Limitations include the relatively small number of clinically normal individuals converting to AD. While we did observe significant findings for CM consistent with cross-sectional work, replication in a larger sample is warranted. Administration of CM tasks varied across baseline studies, potentially leading to differences in absolute performance level. However, both studies observed task associations with CSF Aβ42 and evidence of utility relative to episodic memory [23,24], providing support that the versions were capturing the same construct. While we robustly estimated episodic memory with three tasks, there was some variation in Wechsler Memory Scale version. Lastly, the sample consisted of highly educated individuals limiting generalizability.
Collectively, current findings indicate that baseline CM and RL performance were associated with future clinical progression. These findings highlight the potential utility of spatial navigation tasks as assessment tools for identifying risk of progression to more advanced stages of AD. Measures of CM may be particularly useful considering evidence that these may be more powerful than standard episodic memory measures. Furthermore, recent work has established strong psychometric properties of CM [24]. Longitudinal investigations of spatial navigation would be important to determine its ability to track subtle cognitive changes in the preclinical AD phase [15,16]. In addition, future work should incorporate longitudinal imaging and biomarker data to assess whether baseline spatial navigation predicts changes in AD biomarkers and brain structure.
Supplementary Material
5. Acknowledgements
This work was supported by NIH grants P50 AG05861, P01 AG03991, P01 AG026276, Spring 2015 Association for Psychological Science Student Grant, 2015 Society for Clinical Neuropsychology Dissertation Award and 2015 Psychological and Brain Sciences Dissertation Grant. T. F. Levine was supported by the National Science Foundation DGE-1745038. S. Allison was supported by National Institute on Aging 5T32AG00030. We thank the Knight ADRC Biomarker Core for CSF analysis, the Clinical Core for participant assessments and the Imaging Core for MRI data. We thank Chauncey Scott, Tyler Blazey and Chiharu Johnston for assistance with the development of the virtual maze environments and programming the virtual maze tasks.

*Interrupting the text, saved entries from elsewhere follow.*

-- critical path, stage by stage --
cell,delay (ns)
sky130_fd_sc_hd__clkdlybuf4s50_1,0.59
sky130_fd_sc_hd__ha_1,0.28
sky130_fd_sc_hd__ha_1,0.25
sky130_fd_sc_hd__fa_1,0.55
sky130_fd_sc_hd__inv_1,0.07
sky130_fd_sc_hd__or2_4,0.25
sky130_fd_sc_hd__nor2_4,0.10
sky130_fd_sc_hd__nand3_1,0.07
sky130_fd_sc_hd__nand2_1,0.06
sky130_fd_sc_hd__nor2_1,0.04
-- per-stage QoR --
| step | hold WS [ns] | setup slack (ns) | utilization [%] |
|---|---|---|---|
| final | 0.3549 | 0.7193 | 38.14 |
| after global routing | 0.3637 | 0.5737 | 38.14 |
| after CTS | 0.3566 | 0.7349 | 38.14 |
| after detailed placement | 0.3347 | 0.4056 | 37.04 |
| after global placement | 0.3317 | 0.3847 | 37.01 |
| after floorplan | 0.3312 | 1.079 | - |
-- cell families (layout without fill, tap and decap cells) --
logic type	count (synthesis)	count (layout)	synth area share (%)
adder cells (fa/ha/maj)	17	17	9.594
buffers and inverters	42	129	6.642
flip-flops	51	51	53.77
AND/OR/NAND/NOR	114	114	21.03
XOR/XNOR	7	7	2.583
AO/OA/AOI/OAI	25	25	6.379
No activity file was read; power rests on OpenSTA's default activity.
File: config.mk
export PLATFORM = sky130hd
export DESIGN_NAME = fifo_write_arbiter_flat
export DESIGN_NICKNAME = d
export VERILOG_FILES = /design/src/rtl/fifo_pkg.sv /design/src/rtl/fifo_write_arbiter_if.sv /design/src/rtl/rr_arb2.sv /design/src/rtl/fifo_write_arbiter.sv /design/src/flat_wrapper.sv
export SDC_FILE = /design/constraint.sdc
export NUM_CORES = 1
export LEC_CHECK = 0
export CAP_MARGIN = 30
export CORE_ASPECT_RATIO = 1.2
export CORE_MARGIN = 2
export CORE_UTILIZATION = 45
export DETAILED_ROUTE_END_ITERATION = 12
export PLACE_DENSITY = 0.84
export SYNTH_ARGS = -nofsm -noshare
export SYNTH_HDL_FRONTEND = slang
export SYNTH_SLANG_ARGS = --single-unit
File: constraint.sdc
create_clock -name clock_write -period 9.35 [get_ports clock_write]
set_input_delay 0.935 -clock clock_write [delete_from_list [all_inputs] [get_ports clock_write]]
set_output_delay 0.935 -clock clock_write [all_outputs]
set_load 0.005 [all_outputs]
File: src/rtl/fifo_pkg.sv
// Shared sizing defaults and Gray-code helpers
// for the async FIFO write side.
package fifo_pkg;

  localparam int DEF_ADDR_WIDTH = 7;
  localparam int DEF_DATA_WIDTH = 8;
  localparam int DEF_DEPTH = 2 ** DEF_ADDR_WIDTH;

  function automatic logic [31:0] bin2gray(
    input logic [31:0] b
  );
    return b ^ (b >> 1);
  endfunction

  function automatic logic [31:0] gray2bin(
    input logic [31:0] g
  );
    logic [31:0] b;
    b = g;
    for (int i = 1; i < 32; i++) begin
      b = b ^ (g >> i);
    end
    return b;
  endfunction

endpackage

File: src/rtl/fifo_write_arbiter_if.sv
// Two-requester valid/ready bundle feeding
// the FIFO write port.
interface fifo_write_arbiter_if
  import fifo_pkg::*;
#(
  parameter int DATA_WIDTH = DEF_DATA_WIDTH
);

  logic [1:0]            req_valid;
  logic [DATA_WIDTH-1:0] req_data0;
  logic [DATA_WIDTH-1:0] req_data1;
  logic [1:0]            req_ready;

  modport master (
    output req_valid,
    output req_data0,
    output req_data1,
    input  req_ready
  );

  modport slave (
    input  req_valid,
    input  req_data0,
    input  req_data1,
    output req_ready
  );

endinterface

File: src/rtl/rr_arb2.sv
// Two-way round-robin arbiter; the loser of
// a tie wins the next contested cycle.
module rr_arb2 (
  input  logic       clock_write,
  input  logic       write_reset,
  input  logic [1:0] req,
  input  logic       en,
  output logic [1:0] grant
);

  logic last_grant;

  // grant from requests and who won last
  always_comb begin
    grant = 2'b00;
    if (en) begin
      unique case (req)
        2'b01:   grant = 2'b01;
        2'b10:   grant = 2'b10;
        2'b11:   grant = last_grant ? 2'b01 : 2'b10;
        default: grant = 2'b00;
      endcase
    end
  end

  // remember the winner of each transfer
  always_ff @(posedge clock_write) begin
    if (write_reset) begin
      last_grant <= 1'b1;
    end else if (|grant) begin
      last_grant <= grant[1];
    end
  end

endmodule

6. Declaration of Interest
Taylor F Levine: none
Samantha L Allison: none
Marta Stojanovic: none
Anne M Fagan is supported by NIH grants including P50AG005681, P01AG003991, P01AG026276 and UF01AG03243807. She is on the Scientific Advisory Boards for Roche Diagnostics, AbbVie and Genentech and consults for Araclon Biotech/Griffols, Biogen, and DiamiR.
John C Morris is funded by NIH grants # P50AG005681; P01AG003991; P01AG026276 and UF1AG032438. Neither Dr. Morris nor his family owns stock or has equity interest (outside of mutual funds or other externally directed accounts) in any pharmaceutical or biotechnology company.